* YOUR OBJECTIVE *
Go to the line holding "dfrtp_1 | 128 | 3.6" in the entries below and write out exactly every line down to and including the line holding "## worst paths after layout".

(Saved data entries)
####################
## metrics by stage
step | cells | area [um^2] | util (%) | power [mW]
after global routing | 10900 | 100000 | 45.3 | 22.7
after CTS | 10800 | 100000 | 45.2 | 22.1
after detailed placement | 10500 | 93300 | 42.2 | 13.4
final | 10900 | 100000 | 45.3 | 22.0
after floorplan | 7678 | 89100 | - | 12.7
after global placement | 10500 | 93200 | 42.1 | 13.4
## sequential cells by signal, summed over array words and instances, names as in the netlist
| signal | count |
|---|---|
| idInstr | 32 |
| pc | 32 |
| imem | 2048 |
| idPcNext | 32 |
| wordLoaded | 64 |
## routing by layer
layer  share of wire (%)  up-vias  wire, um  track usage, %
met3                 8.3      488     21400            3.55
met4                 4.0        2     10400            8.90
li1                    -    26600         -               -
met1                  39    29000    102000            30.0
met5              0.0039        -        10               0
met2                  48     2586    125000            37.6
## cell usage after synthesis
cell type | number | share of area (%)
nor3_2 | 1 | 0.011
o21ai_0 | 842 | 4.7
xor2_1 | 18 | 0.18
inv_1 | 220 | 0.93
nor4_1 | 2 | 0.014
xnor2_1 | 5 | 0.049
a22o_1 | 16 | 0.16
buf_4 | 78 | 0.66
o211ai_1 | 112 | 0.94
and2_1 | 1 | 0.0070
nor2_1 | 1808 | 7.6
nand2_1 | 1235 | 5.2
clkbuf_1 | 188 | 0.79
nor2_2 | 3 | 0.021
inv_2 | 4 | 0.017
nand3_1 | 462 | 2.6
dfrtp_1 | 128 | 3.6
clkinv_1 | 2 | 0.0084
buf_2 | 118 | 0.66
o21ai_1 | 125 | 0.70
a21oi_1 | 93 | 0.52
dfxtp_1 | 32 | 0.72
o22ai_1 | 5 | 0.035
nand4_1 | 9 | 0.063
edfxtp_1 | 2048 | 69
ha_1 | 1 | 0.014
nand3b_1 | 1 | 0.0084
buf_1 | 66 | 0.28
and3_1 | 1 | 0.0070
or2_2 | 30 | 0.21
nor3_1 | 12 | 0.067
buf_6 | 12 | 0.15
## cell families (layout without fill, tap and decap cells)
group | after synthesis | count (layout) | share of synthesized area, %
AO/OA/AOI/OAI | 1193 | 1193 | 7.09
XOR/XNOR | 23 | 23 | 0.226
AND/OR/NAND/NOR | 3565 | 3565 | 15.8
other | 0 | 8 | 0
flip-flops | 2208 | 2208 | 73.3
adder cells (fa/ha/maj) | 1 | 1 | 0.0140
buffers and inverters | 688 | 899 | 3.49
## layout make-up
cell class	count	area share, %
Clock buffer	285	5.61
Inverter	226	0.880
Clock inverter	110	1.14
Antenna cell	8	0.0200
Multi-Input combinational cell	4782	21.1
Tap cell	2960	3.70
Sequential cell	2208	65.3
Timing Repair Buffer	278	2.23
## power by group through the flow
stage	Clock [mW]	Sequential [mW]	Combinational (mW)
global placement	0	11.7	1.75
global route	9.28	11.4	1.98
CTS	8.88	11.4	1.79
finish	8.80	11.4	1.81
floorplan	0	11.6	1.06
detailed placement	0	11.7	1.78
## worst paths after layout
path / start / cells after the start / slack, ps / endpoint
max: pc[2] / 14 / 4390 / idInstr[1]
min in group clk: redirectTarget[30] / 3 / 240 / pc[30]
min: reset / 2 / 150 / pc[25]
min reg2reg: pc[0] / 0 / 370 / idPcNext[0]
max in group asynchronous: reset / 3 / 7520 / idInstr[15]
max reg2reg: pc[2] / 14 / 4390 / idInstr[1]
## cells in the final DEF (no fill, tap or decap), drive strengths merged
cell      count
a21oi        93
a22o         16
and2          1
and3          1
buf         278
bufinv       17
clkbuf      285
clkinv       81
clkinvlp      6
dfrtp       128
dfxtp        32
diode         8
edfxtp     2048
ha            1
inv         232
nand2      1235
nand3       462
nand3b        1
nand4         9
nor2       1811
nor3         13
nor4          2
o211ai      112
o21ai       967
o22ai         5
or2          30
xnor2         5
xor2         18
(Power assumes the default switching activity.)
####################
* OUTPUT OF THE EXERCISE *
dfrtp_1 | 128 | 3.6
clkinv_1 | 2 | 0.0084
buf_2 | 118 | 0.66
o21ai_1 | 125 | 0.70
a21oi_1 | 93 | 0.52
dfxtp_1 | 32 | 0.72
o22ai_1 | 5 | 0.035
nand4_1 | 9 | 0.063
edfxtp_1 | 2048 | 69
ha_1 | 1 | 0.014
nand3b_1 | 1 | 0.0084
buf_1 | 66 | 0.28
and3_1 | 1 | 0.0070
or2_2 | 30 | 0.21
nor3_1 | 12 | 0.067
buf_6 | 12 | 0.15
## cell families (layout without fill, tap and decap cells)
group | after synthesis | count (layout) | share of synthesized area, %
AO/OA/AOI/OAI | 1193 | 1193 | 7.09
XOR/XNOR | 23 | 23 | 0.226
AND/OR/NAND/NOR | 3565 | 3565 | 15.8
other | 0 | 8 | 0
flip-flops | 2208 | 2208 | 73.3
adder cells (fa/ha/maj) | 1 | 1 | 0.0140
buffers and inverters | 688 | 899 | 3.49
## layout make-up
cell class	count	area share, %
Clock buffer	285	5.61
Inverter	226	0.880
Clock inverter	110	1.14
Antenna cell	8	0.0200
Multi-Input combinational cell	4782	21.1
Tap cell	2960	3.70
Sequential cell	2208	65.3
Timing Repair Buffer	278	2.23
## power by group through the flow
stage	Clock [mW]	Sequential [mW]	Combinational (mW)
global placement	0	11.7	1.75
global route	9.28	11.4	1.98
CTS	8.88	11.4	1.79
finish	8.80	11.4	1.81
floorplan	0	11.6	1.06
detailed placement	0	11.7	1.78
## worst paths after layout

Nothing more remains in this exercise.